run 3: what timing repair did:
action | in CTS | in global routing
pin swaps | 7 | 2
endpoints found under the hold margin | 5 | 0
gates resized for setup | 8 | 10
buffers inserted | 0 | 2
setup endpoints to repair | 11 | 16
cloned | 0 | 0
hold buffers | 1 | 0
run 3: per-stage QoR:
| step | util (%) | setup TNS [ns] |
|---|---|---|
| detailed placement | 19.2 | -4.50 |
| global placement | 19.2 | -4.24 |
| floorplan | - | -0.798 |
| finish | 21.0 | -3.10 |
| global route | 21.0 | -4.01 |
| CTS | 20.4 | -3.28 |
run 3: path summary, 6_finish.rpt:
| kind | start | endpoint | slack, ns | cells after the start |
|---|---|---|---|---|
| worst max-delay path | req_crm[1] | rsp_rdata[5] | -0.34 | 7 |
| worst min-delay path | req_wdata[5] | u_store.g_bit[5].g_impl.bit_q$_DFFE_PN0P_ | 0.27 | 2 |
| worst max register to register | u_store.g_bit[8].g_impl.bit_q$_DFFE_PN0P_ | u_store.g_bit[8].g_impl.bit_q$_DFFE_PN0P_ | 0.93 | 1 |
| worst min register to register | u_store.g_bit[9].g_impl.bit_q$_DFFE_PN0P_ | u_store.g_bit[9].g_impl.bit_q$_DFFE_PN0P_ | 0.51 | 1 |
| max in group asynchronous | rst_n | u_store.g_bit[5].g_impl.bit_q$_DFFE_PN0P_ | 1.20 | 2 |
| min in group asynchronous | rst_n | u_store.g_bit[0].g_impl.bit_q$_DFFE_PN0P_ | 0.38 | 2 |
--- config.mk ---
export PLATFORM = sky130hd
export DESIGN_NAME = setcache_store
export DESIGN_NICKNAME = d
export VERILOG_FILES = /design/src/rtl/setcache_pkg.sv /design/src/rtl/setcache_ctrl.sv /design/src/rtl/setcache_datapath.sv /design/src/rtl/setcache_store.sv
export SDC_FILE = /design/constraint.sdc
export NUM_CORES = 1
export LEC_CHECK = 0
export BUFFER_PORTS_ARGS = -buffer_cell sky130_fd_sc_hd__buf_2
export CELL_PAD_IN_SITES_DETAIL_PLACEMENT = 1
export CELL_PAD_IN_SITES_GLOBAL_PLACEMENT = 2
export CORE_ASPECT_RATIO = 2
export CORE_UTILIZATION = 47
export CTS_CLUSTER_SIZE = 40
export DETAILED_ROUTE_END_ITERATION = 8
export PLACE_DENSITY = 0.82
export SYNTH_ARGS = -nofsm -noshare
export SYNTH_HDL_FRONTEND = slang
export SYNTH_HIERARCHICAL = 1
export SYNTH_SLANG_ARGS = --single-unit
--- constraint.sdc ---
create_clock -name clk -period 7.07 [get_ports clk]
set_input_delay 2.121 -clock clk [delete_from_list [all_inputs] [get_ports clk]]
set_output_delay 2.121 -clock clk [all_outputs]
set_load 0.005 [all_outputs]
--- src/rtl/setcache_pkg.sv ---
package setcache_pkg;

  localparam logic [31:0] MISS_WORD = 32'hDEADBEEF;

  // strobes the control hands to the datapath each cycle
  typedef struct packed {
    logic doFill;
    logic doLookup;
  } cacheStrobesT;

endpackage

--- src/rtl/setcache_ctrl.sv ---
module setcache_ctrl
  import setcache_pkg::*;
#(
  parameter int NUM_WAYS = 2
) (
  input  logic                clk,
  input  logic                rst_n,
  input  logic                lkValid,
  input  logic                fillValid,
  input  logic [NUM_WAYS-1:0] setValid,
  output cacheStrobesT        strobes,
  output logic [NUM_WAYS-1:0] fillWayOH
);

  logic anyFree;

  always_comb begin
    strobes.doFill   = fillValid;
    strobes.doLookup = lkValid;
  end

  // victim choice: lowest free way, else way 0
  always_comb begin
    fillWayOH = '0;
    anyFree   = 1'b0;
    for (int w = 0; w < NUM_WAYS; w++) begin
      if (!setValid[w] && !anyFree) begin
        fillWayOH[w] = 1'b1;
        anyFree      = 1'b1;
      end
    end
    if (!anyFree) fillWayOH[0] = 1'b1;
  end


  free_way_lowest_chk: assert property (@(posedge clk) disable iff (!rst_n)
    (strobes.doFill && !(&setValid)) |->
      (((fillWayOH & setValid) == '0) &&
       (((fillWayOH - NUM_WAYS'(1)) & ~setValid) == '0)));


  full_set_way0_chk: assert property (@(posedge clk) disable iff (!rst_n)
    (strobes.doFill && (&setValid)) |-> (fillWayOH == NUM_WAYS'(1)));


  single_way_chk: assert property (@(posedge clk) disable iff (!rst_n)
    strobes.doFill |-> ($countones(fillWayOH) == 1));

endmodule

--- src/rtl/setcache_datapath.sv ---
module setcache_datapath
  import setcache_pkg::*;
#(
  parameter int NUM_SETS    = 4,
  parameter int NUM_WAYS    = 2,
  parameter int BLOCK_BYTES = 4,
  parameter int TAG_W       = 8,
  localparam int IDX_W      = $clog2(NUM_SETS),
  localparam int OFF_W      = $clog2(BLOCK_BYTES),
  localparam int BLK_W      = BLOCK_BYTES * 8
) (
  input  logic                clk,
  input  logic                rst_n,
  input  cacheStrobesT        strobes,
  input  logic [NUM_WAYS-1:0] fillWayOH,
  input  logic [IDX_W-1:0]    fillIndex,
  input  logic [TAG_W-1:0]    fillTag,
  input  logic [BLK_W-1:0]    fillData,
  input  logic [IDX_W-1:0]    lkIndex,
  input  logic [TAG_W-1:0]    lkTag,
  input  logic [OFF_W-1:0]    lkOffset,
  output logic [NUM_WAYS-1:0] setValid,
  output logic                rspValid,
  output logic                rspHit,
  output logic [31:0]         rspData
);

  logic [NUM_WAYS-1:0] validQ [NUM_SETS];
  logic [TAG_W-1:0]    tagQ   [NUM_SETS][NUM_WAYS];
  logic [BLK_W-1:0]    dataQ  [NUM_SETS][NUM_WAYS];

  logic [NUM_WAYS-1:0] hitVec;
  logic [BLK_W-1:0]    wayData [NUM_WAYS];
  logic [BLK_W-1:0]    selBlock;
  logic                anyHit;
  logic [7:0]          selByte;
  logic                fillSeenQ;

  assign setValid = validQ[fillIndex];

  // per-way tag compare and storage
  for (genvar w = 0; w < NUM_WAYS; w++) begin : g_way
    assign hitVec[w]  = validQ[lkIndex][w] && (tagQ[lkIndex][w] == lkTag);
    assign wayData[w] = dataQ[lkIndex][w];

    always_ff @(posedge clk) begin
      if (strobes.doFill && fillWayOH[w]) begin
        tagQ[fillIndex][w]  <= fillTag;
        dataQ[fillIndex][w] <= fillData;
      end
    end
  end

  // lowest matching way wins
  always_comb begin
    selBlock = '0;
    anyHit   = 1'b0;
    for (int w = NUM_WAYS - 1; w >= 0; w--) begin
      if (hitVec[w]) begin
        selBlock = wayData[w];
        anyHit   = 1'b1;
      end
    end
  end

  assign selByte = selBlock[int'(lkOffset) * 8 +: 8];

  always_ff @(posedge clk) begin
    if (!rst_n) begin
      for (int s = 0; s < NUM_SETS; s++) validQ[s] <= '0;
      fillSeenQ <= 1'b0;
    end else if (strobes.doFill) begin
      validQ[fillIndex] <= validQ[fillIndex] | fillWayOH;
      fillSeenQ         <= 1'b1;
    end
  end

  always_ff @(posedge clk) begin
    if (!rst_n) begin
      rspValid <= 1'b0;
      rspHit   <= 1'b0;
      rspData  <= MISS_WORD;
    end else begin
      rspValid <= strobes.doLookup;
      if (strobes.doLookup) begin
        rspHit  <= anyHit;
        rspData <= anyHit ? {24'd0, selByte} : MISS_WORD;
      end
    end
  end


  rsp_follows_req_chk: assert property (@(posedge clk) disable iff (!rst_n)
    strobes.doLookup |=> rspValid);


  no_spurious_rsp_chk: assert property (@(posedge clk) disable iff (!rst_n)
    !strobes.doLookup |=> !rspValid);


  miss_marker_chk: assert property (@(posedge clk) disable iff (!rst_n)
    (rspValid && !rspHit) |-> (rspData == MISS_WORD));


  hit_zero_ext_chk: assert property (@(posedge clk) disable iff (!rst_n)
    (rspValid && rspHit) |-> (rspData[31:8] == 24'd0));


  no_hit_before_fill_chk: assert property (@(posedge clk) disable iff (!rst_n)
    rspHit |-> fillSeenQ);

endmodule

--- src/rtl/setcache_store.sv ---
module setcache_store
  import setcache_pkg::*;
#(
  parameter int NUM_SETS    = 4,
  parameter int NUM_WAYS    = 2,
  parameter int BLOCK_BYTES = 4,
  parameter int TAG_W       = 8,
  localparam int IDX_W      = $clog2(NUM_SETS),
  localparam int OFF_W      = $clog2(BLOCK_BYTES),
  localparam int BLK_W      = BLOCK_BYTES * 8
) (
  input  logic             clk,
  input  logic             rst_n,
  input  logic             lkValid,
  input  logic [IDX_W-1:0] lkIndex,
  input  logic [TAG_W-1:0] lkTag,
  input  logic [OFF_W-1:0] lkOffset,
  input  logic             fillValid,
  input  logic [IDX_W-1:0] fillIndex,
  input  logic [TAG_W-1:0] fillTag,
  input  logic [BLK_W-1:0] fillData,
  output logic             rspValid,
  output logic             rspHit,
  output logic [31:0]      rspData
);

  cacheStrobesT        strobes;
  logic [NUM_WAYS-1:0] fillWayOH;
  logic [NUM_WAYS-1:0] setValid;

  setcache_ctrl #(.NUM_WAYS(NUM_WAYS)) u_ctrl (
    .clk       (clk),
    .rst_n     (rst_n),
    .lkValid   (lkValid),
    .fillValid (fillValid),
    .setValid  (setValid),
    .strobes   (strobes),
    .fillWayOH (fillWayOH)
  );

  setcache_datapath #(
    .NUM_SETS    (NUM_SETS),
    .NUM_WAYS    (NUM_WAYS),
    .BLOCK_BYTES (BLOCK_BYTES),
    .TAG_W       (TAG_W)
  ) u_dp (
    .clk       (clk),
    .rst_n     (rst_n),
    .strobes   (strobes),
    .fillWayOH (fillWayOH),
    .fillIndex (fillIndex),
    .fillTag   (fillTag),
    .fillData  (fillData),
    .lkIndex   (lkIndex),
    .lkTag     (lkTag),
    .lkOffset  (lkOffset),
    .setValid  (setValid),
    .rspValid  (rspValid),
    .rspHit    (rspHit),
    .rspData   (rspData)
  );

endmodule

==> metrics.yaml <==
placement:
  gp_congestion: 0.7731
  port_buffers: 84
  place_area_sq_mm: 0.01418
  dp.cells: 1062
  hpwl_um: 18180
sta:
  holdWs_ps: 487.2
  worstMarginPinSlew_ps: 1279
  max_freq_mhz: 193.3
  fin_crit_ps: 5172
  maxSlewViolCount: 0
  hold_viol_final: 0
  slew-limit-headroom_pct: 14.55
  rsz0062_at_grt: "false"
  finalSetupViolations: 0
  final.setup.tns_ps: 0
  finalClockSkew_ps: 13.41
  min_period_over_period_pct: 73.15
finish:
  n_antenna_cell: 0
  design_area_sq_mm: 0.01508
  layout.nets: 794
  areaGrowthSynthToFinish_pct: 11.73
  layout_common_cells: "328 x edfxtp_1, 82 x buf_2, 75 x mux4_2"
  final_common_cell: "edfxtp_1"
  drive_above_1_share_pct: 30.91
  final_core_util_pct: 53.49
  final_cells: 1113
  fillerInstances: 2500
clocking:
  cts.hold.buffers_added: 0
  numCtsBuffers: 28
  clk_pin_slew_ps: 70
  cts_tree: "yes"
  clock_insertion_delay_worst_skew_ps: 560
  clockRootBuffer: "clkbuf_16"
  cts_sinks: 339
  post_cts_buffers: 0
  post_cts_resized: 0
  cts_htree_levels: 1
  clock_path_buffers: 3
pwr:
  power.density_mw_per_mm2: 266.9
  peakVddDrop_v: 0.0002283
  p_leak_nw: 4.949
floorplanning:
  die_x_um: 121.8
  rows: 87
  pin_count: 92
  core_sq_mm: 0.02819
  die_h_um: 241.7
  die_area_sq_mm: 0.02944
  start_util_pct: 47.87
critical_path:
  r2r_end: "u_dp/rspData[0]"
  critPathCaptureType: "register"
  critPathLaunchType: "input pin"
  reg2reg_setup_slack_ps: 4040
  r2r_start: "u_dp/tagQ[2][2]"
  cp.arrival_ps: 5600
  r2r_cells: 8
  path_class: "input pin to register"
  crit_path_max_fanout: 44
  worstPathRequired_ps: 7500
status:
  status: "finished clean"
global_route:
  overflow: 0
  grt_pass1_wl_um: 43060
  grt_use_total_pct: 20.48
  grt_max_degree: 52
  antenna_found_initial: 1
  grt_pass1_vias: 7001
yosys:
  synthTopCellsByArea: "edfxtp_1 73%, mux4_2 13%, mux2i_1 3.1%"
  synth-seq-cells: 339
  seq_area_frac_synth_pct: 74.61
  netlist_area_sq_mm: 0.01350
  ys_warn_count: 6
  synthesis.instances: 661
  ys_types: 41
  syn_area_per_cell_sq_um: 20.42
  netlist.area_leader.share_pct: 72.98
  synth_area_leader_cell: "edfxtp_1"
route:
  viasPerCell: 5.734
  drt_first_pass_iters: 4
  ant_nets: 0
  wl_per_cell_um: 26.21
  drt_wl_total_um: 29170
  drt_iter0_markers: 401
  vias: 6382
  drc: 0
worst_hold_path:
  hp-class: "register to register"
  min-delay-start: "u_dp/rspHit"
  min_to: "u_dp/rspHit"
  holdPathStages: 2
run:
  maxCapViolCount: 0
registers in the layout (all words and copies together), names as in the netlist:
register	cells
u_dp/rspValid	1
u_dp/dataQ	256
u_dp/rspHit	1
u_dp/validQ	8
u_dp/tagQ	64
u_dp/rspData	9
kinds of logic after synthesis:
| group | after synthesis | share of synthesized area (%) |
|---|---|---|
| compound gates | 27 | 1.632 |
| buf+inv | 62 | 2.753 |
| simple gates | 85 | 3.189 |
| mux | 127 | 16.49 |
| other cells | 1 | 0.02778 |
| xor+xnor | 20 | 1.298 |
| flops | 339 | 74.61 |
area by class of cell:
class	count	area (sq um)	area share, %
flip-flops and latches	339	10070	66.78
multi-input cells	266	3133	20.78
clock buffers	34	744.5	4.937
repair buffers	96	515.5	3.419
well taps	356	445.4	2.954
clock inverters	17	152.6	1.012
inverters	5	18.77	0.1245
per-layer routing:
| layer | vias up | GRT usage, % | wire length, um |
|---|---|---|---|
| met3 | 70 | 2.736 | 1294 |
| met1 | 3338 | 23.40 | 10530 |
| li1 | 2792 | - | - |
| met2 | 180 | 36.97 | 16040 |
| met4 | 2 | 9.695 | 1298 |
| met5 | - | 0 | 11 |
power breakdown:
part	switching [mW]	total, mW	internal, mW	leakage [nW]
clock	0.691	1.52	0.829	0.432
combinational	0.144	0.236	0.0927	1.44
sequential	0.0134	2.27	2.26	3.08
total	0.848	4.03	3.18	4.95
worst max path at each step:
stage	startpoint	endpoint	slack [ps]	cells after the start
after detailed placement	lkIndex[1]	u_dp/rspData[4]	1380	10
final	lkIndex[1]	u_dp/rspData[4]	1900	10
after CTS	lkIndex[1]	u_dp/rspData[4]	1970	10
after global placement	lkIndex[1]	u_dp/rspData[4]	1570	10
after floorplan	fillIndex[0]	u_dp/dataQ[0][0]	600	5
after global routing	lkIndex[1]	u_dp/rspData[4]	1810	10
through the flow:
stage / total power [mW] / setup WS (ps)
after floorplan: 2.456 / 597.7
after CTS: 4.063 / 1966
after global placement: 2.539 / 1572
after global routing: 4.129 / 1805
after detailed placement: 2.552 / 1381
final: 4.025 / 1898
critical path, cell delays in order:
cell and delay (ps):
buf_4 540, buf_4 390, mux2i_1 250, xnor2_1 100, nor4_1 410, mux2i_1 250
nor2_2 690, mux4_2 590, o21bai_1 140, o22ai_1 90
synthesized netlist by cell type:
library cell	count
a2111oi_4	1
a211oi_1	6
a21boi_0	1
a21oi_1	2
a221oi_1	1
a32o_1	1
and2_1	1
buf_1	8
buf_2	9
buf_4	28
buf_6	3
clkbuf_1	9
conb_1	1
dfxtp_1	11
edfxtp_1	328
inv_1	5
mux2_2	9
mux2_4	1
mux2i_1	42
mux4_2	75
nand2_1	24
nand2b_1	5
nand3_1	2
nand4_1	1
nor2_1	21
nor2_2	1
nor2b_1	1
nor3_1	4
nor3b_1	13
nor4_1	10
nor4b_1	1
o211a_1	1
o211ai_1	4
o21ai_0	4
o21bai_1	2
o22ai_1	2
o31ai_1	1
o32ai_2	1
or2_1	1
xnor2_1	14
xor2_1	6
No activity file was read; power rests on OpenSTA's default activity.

+--

▶ [EXERCISE DIRECTIONS]:
Filter the records, keeping only lines that contain "lkOffset", and show those lines.

▶ [EXERCISE RESULT]:
  input  logic [OFF_W-1:0]    lkOffset,
  assign selByte = selBlock[int'(lkOffset) * 8 +: 8];
  input  logic [OFF_W-1:0] lkOffset,
    .lkOffset  (lkOffset),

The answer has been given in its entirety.